Collected data entries
┄┄┄┄┄┄
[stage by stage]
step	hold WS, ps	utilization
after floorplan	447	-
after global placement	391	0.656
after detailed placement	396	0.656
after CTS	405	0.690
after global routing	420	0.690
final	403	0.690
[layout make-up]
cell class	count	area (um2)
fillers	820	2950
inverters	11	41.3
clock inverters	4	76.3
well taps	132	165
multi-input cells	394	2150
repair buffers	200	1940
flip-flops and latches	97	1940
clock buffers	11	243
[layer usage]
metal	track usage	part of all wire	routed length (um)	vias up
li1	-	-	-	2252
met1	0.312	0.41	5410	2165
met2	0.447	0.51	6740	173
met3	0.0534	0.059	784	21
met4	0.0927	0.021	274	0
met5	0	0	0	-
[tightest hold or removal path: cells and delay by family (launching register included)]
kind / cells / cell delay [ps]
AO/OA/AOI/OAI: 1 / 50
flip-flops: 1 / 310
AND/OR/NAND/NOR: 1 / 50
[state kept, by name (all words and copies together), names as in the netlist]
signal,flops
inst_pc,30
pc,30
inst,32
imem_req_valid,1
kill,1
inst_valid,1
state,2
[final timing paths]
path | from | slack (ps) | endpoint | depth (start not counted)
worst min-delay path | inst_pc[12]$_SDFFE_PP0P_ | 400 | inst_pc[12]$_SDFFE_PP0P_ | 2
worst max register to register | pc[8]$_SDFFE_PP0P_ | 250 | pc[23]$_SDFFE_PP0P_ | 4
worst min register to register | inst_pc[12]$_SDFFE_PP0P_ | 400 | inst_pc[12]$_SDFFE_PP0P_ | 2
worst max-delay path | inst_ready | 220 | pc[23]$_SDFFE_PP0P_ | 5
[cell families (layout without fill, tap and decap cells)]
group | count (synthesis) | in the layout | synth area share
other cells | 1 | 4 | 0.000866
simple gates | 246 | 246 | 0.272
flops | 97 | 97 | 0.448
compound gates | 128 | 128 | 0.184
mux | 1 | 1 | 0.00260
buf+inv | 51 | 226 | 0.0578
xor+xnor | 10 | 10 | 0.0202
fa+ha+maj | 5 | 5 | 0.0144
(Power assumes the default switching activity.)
File: config.mk
export PLATFORM = sky130hd
export DESIGN_NAME = rom_loader
export DESIGN_NICKNAME = d
export VERILOG_FILES = /design/src/rtl/rom_loader.sv
export SDC_FILE = /design/constraint.sdc
export NUM_CORES = 1
export LEC_CHECK = 0
export ABC_AREA = 1
export BUFFER_PORTS_ARGS = -buffer_cell sky130_fd_sc_hd__buf_2
export CAP_MARGIN = 20
export CORE_MARGIN = 2
export CORE_UTILIZATION = 50
export DETAILED_ROUTE_END_ITERATION = 12
export GPL_TIMING_DRIVEN = 0
export PLACE_DENSITY = 0.83
export SLEW_MARGIN = 20
export SYNTH_ARGS = -nofsm -noshare
export SYNTH_HDL_FRONTEND = slang
export SYNTH_SLANG_ARGS = --single-unit
File: constraint.sdc
create_clock -name clk_sys -period 5.2 [get_ports clk_sys]
set_clock_uncertainty 0.15 [all_clocks]
set_input_delay 0 -clock clk_sys [delete_from_list [all_inputs] [get_ports clk_sys]]
set_output_delay 0 -clock clk_sys [all_outputs]
set_load 0.05 [all_outputs]
**src/rtl/reg_wb_arbiter.sv**
```systemverilog
// ============================================================================
// Module   : reg_wb_arbiter
// Purpose  : Register-file write-port arbiter (ex vs load return) with a
//            load-outstanding scoreboard. Optional bypass: WB_BYPASS_EN.
// Revision : 1.0 - initial release
// ============================================================================
`default_nettype none

module reg_wb_arbiter #(
    parameter int MAX_STALL  = 4,
    parameter int DATA_WIDTH = 32,
    parameter int ADDR_WIDTH = 5
) (
    input  logic                       clk,
    input  logic                       rst,
    input  logic                       ex_valid,
    output logic                       ex_ready,
    input  logic [ADDR_WIDTH-1:0]      ex_addr,
    input  logic [DATA_WIDTH-1:0]      ex_data,
    input  logic                       mem_valid,
    output logic                       mem_ready,
    input  logic [ADDR_WIDTH-1:0]      mem_addr,
    input  logic [DATA_WIDTH-1:0]      mem_data,
    input  logic                       mark_valid,
    input  logic [ADDR_WIDTH-1:0]      mark_addr,
    input  logic [ADDR_WIDTH-1:0]      raddr1,
    input  logic [ADDR_WIDTH-1:0]      raddr2,
    output logic                       stall1,
    output logic                       stall2,
`ifdef WB_BYPASS_EN
    output logic                       byp1_en,
    output logic                       byp2_en,
    output logic [DATA_WIDTH-1:0]      byp_data,
`endif
    output logic                       wen,
    output logic [ADDR_WIDTH-1:0]      waddr,
    output logic [DATA_WIDTH-1:0]      wdata,
    output logic [(2**ADDR_WIDTH)-1:0] busy
);

    localparam int         c_depth     = 2**ADDR_WIDTH;
    localparam logic [2:0] c_max_stall = 3'(MAX_STALL);
    localparam logic       c_src_ex    = 1'b0;
    localparam logic       c_src_mem   = 1'b1;

    logic [2:0]            r_loss_cnt;
    logic [2:0]            w_loss_nxt;
    logic                  r_wr_src;
    logic [c_depth-1:0]    r_busy;
    logic [c_depth-1:0]    w_busy_nxt;
    logic                  w_ex_win;
    logic                  w_mem_win;
    logic                  w_accept;
    logic [ADDR_WIDTH-1:0] w_acc_addr;
    logic [DATA_WIDTH-1:0] w_acc_data;

    // mem has priority until ex has lost MAX_STALL consecutive contests
    always_comb begin
        w_ex_win   = ex_valid & (~mem_valid | (r_loss_cnt >= c_max_stall));
        w_mem_win  = mem_valid & ~w_ex_win;
        w_accept   = w_ex_win | w_mem_win;
        w_acc_addr = w_ex_win ? ex_addr : mem_addr;
        w_acc_data = w_ex_win ? ex_data : mem_data;
    end

    assign ex_ready  = w_ex_win;
    assign mem_ready = w_mem_win;

    always_comb begin
        w_loss_nxt = 3'd0;
        if (ex_valid && w_mem_win) begin
            w_loss_nxt = (r_loss_cnt >= c_max_stall) ? c_max_stall : r_loss_cnt + 3'd1;
        end
    end

    always_ff @(posedge clk or posedge rst) begin
        if (rst) begin
            r_loss_cnt <= 3'd0;
        end else begin
            r_loss_cnt <= w_loss_nxt;
        end
    end

    // Writes to r0 complete the handshake but never raise wen
    always_ff @(posedge clk or posedge rst) begin
        if (rst) begin
            wen      <= 1'b0;
            waddr    <= '0;
            wdata    <= '0;
            r_wr_src <= c_src_ex;
        end else if (w_accept) begin
            wen      <= (w_acc_addr != '0);
            waddr    <= w_acc_addr;
            wdata    <= w_acc_data;
            r_wr_src <= w_ex_win ? c_src_ex : c_src_mem;
        end else begin
            wen      <= 1'b0;
        end
    end

    // Clear applied before set so a new load to the same register wins
    always_comb begin
        w_busy_nxt = r_busy;
        if (wen && (r_wr_src == c_src_mem)) begin
            w_busy_nxt[waddr] = 1'b0;
        end
        if (mark_valid && (mark_addr != '0)) begin
            w_busy_nxt[mark_addr] = 1'b1;
        end
        w_busy_nxt[0] = 1'b0;
    end

    always_ff @(posedge clk or posedge rst) begin
        if (rst) begin
            r_busy <= '0;
        end else begin
            r_busy <= w_busy_nxt;
        end
    end

    assign busy = r_busy;

`ifdef WB_BYPASS_EN
    assign byp1_en  = wen & (waddr == raddr1) & (raddr1 != '0);
    assign byp2_en  = wen & (waddr == raddr2) & (raddr2 != '0);
    assign byp_data = wdata;
    assign stall1   = r_busy[raddr1] & (raddr1 != '0) & ~byp1_en;
    assign stall2   = r_busy[raddr2] & (raddr2 != '0) & ~byp2_en;
`else
    assign stall1   = r_busy[raddr1] & (raddr1 != '0);
    assign stall2   = r_busy[raddr2] & (raddr2 != '0);
`endif

endmodule

`default_nettype wire

```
┄┄┄┄┄┄
Set down, word for word, each line from the top of the records above through the line with "compound gates | 128 | 128 | 0.184".

-- EXERCISE SOLUTION --
[stage by stage]
step	hold WS, ps	utilization
after floorplan	447	-
after global placement	391	0.656
after detailed placement	396	0.656
after CTS	405	0.690
after global routing	420	0.690
final	403	0.690
[layout make-up]
cell class	count	area (um2)
fillers	820	2950
inverters	11	41.3
clock inverters	4	76.3
well taps	132	165
multi-input cells	394	2150
repair buffers	200	1940
flip-flops and latches	97	1940
clock buffers	11	243
[layer usage]
metal	track usage	part of all wire	routed length (um)	vias up
li1	-	-	-	2252
met1	0.312	0.41	5410	2165
met2	0.447	0.51	6740	173
met3	0.0534	0.059	784	21
met4	0.0927	0.021	274	0
met5	0	0	0	-
[tightest hold or removal path: cells and delay by family (launching register included)]
kind / cells / cell delay [ps]
AO/OA/AOI/OAI: 1 / 50
flip-flops: 1 / 310
AND/OR/NAND/NOR: 1 / 50
[state kept, by name (all words and copies together), names as in the netlist]
signal,flops
inst_pc,30
pc,30
inst,32
imem_req_valid,1
kill,1
inst_valid,1
state,2
[final timing paths]
path | from | slack (ps) | endpoint | depth (start not counted)
worst min-delay path | inst_pc[12]$_SDFFE_PP0P_ | 400 | inst_pc[12]$_SDFFE_PP0P_ | 2
worst max register to register | pc[8]$_SDFFE_PP0P_ | 250 | pc[23]$_SDFFE_PP0P_ | 4
worst min register to register | inst_pc[12]$_SDFFE_PP0P_ | 400 | inst_pc[12]$_SDFFE_PP0P_ | 2
worst max-delay path | inst_ready | 220 | pc[23]$_SDFFE_PP0P_ | 5
[cell families (layout without fill, tap and decap cells)]
group | count (synthesis) | in the layout | synth area share
other cells | 1 | 4 | 0.000866
simple gates | 246 | 246 | 0.272
flops | 97 | 97 | 0.448
compound gates | 128 | 128 | 0.184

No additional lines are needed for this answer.